Here are the mem stat
Home laptop:
{
rss: '1667.81 MB',
heapUsed: '1517.38 MB',
heapTotal: '1571.15 MB',
external: '53.72 MB',
arrayBuffers: '53.25 MB'
}
Heap size limit:2.046875 GB
Work laptop
{
rss: '4872.26 MB',
heapUsed: '4544.76 MB',
heapTotal: '4644.93 MB',
external: '160.17 MB',
arrayBuffers: '159.71 MB'
}
Heap size limit: 9.812500 GB
I'm not sure why you are getting that much difference between the laptops either. I do assume you are fetching the same result size. Correct ?

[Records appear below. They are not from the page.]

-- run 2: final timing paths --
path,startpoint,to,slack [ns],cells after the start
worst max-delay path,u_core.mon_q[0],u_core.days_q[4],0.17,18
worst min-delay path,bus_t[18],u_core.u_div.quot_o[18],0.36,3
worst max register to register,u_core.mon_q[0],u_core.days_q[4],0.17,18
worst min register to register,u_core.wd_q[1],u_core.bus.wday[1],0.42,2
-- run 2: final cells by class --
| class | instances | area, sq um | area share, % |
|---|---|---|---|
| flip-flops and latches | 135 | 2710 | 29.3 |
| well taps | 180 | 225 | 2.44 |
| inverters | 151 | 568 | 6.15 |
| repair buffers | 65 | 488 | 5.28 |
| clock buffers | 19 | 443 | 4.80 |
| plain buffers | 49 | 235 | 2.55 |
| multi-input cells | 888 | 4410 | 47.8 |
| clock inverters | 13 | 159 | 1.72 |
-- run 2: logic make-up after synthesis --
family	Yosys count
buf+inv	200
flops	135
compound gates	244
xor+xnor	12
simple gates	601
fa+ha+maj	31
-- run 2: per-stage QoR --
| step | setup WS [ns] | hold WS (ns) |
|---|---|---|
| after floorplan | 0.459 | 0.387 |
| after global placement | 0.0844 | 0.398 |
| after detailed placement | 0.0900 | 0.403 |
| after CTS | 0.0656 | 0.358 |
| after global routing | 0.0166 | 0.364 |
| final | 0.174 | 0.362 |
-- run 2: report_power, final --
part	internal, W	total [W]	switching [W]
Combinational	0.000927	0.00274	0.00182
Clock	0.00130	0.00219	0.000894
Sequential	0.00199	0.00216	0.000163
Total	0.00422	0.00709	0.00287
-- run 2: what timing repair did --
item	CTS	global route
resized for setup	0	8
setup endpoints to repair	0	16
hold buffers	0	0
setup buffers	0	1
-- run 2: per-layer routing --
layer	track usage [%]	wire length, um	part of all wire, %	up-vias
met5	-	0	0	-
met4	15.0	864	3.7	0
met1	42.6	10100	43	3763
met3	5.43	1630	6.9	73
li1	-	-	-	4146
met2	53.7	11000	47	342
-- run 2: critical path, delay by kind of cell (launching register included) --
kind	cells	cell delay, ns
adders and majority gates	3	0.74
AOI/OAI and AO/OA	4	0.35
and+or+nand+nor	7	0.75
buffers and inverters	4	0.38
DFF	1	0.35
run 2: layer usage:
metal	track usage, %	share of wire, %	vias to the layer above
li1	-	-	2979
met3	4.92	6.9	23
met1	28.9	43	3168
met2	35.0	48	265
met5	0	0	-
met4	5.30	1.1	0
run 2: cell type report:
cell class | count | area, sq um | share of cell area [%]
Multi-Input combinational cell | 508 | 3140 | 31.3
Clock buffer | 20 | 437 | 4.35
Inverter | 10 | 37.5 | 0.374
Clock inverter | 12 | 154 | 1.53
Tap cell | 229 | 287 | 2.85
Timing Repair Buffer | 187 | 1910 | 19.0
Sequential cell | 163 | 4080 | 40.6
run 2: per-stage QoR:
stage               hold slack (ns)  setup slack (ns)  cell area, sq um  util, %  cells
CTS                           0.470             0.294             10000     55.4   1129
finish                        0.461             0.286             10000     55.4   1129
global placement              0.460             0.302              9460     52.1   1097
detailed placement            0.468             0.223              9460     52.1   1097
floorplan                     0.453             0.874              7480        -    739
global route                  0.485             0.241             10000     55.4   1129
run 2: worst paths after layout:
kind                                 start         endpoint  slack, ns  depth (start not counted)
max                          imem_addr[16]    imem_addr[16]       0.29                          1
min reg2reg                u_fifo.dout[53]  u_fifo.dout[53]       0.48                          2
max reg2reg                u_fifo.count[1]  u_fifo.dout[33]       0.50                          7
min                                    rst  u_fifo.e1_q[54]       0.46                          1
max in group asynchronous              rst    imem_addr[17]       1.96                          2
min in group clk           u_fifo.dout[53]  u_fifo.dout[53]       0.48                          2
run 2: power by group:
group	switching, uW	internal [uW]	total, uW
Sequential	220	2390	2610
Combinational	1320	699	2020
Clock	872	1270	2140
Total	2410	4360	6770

No, I realise that I had executed the sql script more than once, which makes more data on the db. Thanks, I got the same stats on both laptops now. I am going to test on the real data and let you know.
@Anthonytla I hope numbers work out better for you now and you are able to run your queries faster. I've published new 2.2.0 version on npm. If you don't have any more remarks I believe we can close this issue.
Yes thank you very much, I close the issue.